Work item: Among the records that follow, set down only the lines from the one containing "cc_q <= tgc_pkg::CC_RESET;" to the one containing "gen_q <= wb_dat_i[tgc_pkg::GC_EN_BIT];", both included, exactly.

Task data below:

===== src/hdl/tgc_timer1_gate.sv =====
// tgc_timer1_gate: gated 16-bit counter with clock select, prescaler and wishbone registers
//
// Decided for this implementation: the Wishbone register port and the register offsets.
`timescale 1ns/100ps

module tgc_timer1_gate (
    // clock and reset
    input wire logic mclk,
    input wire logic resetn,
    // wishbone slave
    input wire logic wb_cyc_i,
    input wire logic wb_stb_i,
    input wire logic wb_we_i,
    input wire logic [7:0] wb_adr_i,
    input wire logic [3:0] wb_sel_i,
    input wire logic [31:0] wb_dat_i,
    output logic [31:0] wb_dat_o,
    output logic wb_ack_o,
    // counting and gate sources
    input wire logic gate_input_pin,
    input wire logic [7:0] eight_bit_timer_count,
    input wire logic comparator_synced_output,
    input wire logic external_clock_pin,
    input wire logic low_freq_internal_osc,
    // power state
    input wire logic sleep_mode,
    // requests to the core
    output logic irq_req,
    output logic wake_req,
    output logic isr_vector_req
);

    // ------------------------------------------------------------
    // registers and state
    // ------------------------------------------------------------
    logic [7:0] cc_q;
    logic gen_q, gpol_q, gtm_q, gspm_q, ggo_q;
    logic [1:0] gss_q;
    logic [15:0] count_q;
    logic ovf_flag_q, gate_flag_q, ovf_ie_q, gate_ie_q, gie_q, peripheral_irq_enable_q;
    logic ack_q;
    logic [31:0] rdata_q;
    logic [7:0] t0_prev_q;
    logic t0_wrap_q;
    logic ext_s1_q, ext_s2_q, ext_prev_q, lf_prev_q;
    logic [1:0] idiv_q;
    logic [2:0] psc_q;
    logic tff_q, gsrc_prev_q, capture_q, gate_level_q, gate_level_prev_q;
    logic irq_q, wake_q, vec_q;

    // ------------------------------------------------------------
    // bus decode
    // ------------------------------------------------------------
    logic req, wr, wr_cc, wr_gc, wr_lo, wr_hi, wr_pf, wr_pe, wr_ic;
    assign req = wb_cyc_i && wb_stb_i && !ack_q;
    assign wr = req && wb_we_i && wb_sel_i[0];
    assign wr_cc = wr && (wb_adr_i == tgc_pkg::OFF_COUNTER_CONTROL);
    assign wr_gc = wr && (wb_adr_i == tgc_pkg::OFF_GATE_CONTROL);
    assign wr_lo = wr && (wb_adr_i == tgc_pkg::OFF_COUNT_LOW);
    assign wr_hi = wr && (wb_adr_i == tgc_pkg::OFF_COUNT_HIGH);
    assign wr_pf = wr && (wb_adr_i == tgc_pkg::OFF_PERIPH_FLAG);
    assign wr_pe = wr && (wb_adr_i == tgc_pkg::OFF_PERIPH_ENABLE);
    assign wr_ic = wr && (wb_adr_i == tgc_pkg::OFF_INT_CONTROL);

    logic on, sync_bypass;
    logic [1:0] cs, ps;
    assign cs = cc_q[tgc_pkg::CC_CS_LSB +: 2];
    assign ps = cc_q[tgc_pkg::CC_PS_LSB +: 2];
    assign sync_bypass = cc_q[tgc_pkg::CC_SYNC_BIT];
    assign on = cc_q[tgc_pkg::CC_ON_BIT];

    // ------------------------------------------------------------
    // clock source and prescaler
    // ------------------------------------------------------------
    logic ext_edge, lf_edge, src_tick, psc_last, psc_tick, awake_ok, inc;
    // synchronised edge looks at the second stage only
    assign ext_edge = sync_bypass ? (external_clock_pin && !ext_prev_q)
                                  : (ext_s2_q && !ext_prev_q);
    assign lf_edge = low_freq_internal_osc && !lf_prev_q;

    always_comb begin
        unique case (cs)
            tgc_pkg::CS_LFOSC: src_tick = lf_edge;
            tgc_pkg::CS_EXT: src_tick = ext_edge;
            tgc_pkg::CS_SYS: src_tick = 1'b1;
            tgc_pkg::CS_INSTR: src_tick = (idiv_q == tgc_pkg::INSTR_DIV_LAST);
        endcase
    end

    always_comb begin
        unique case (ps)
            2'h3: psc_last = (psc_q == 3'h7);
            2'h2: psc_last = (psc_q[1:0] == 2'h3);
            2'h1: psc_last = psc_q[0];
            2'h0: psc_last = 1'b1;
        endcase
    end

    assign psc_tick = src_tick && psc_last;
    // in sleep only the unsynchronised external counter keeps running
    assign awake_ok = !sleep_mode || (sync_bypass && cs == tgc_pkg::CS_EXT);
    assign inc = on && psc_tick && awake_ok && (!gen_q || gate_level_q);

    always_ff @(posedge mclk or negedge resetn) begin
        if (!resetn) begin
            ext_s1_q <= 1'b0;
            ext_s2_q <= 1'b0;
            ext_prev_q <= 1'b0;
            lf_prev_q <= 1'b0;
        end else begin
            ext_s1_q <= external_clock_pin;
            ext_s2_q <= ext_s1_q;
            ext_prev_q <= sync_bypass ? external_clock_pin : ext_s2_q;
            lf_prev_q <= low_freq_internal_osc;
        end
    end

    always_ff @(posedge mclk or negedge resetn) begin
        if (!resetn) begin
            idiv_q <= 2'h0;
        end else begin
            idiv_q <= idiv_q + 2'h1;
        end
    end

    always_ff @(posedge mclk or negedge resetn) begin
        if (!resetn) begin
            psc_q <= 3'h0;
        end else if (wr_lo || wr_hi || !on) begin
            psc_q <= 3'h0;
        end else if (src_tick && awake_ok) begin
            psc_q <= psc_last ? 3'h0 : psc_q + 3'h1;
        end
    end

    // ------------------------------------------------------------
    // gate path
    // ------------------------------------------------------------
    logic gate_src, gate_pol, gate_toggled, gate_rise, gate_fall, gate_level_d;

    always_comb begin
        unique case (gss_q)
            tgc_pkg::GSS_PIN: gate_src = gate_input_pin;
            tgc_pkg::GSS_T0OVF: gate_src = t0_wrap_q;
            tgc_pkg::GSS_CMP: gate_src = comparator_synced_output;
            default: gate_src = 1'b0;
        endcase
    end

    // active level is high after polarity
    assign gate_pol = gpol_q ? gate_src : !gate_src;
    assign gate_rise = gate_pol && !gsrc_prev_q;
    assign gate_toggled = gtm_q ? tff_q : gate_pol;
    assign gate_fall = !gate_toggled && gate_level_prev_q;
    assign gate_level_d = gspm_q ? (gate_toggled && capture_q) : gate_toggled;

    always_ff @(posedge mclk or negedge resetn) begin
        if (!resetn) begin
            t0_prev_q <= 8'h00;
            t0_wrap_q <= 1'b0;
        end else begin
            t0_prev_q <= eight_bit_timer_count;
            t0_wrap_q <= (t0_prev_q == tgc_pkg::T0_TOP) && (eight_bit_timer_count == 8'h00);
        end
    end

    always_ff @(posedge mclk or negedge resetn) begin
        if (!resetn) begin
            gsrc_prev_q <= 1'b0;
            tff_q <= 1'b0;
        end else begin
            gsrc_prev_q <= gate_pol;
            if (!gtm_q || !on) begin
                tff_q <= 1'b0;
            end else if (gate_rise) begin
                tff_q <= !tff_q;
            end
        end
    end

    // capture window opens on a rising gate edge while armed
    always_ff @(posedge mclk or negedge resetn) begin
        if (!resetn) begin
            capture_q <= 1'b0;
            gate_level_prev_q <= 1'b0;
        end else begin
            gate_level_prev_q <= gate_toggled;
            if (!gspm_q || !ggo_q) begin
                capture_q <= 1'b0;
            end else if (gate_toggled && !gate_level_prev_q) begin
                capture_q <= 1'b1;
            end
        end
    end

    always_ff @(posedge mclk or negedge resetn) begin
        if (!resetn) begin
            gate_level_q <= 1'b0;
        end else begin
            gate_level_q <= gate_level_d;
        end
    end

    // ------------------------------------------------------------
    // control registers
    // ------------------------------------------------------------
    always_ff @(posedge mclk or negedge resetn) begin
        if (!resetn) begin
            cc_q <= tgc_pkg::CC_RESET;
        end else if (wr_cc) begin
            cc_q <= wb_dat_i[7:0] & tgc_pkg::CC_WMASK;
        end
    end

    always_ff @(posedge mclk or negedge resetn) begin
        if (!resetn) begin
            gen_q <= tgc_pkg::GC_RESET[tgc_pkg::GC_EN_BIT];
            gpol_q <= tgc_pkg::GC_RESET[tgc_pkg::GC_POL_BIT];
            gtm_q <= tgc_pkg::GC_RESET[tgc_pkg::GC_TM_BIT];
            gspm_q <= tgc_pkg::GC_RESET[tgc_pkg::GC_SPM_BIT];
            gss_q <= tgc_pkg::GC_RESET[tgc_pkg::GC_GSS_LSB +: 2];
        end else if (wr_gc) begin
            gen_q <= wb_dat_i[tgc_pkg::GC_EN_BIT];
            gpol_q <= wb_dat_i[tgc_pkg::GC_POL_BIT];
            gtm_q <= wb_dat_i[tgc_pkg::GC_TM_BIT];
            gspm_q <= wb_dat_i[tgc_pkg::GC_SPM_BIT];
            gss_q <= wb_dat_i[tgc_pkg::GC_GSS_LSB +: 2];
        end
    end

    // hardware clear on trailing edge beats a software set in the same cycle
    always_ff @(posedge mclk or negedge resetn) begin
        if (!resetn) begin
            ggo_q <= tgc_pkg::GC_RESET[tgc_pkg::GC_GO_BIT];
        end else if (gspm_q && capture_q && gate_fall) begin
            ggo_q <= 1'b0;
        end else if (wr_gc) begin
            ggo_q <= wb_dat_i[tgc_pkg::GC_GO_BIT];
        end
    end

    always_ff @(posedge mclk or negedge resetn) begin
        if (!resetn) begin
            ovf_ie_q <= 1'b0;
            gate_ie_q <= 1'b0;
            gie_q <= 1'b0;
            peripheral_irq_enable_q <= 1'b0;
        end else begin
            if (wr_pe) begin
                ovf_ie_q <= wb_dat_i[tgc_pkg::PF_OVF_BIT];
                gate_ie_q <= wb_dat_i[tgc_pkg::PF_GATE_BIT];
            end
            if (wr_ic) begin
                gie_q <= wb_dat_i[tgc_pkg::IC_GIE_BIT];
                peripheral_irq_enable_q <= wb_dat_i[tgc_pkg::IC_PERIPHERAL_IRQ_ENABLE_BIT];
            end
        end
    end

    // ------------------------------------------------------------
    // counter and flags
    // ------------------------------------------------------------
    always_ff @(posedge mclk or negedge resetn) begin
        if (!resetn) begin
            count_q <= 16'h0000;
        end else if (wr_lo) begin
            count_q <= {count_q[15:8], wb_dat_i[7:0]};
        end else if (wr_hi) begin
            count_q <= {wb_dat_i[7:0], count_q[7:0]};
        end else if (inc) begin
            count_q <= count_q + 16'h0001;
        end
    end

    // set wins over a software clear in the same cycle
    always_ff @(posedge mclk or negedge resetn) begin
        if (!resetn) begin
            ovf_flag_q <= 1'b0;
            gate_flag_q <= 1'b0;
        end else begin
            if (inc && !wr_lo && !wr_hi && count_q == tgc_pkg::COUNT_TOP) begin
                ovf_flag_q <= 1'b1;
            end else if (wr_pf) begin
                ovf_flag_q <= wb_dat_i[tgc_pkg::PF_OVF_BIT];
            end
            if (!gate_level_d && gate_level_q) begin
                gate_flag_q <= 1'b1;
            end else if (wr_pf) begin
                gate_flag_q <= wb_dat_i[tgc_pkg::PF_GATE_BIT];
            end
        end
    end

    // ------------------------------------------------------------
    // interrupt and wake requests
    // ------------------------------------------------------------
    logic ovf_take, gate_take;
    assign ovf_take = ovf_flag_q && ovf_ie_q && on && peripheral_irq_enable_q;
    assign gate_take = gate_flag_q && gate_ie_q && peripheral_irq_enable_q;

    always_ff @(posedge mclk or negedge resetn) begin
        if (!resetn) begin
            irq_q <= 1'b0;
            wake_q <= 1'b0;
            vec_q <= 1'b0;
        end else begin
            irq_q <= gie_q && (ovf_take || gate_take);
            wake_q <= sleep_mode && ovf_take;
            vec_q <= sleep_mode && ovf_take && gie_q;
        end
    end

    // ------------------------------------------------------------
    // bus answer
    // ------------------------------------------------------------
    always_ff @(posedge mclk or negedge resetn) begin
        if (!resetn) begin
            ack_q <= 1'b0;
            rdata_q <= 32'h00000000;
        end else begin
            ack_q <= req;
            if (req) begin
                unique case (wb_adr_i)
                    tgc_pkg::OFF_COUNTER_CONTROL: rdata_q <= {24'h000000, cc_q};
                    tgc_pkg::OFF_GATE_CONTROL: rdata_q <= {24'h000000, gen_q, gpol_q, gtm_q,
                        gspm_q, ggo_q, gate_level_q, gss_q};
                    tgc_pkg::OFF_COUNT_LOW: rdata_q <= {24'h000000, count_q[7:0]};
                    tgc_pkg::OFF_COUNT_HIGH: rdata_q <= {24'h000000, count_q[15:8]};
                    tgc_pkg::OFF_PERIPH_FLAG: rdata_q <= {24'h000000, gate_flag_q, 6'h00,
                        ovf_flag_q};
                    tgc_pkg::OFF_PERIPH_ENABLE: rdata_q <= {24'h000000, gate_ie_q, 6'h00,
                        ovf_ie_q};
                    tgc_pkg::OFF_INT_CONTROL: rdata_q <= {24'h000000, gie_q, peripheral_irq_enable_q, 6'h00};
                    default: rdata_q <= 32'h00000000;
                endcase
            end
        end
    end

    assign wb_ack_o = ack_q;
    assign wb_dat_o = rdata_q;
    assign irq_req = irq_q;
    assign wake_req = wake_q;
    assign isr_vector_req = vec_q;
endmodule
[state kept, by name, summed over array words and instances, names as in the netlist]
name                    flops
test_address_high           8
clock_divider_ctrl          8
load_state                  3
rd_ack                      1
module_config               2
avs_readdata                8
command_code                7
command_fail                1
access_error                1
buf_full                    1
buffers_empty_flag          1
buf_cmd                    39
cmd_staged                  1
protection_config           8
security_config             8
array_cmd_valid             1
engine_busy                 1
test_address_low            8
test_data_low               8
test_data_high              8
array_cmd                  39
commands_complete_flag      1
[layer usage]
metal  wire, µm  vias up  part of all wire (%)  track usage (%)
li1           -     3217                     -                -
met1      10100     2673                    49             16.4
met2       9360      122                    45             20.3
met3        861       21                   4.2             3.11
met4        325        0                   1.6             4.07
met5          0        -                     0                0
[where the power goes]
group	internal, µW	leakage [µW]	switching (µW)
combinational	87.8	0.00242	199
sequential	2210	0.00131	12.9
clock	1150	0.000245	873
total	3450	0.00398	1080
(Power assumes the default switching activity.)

End of Task data.

Solution for this exercise:
            cc_q <= tgc_pkg::CC_RESET;
        end else if (wr_cc) begin
            cc_q <= wb_dat_i[7:0] & tgc_pkg::CC_WMASK;
        end
    end

    always_ff @(posedge mclk or negedge resetn) begin
        if (!resetn) begin
            gen_q <= tgc_pkg::GC_RESET[tgc_pkg::GC_EN_BIT];
            gpol_q <= tgc_pkg::GC_RESET[tgc_pkg::GC_POL_BIT];
            gtm_q <= tgc_pkg::GC_RESET[tgc_pkg::GC_TM_BIT];
            gspm_q <= tgc_pkg::GC_RESET[tgc_pkg::GC_SPM_BIT];
            gss_q <= tgc_pkg::GC_RESET[tgc_pkg::GC_GSS_LSB +: 2];
        end else if (wr_gc) begin
            gen_q <= wb_dat_i[tgc_pkg::GC_EN_BIT];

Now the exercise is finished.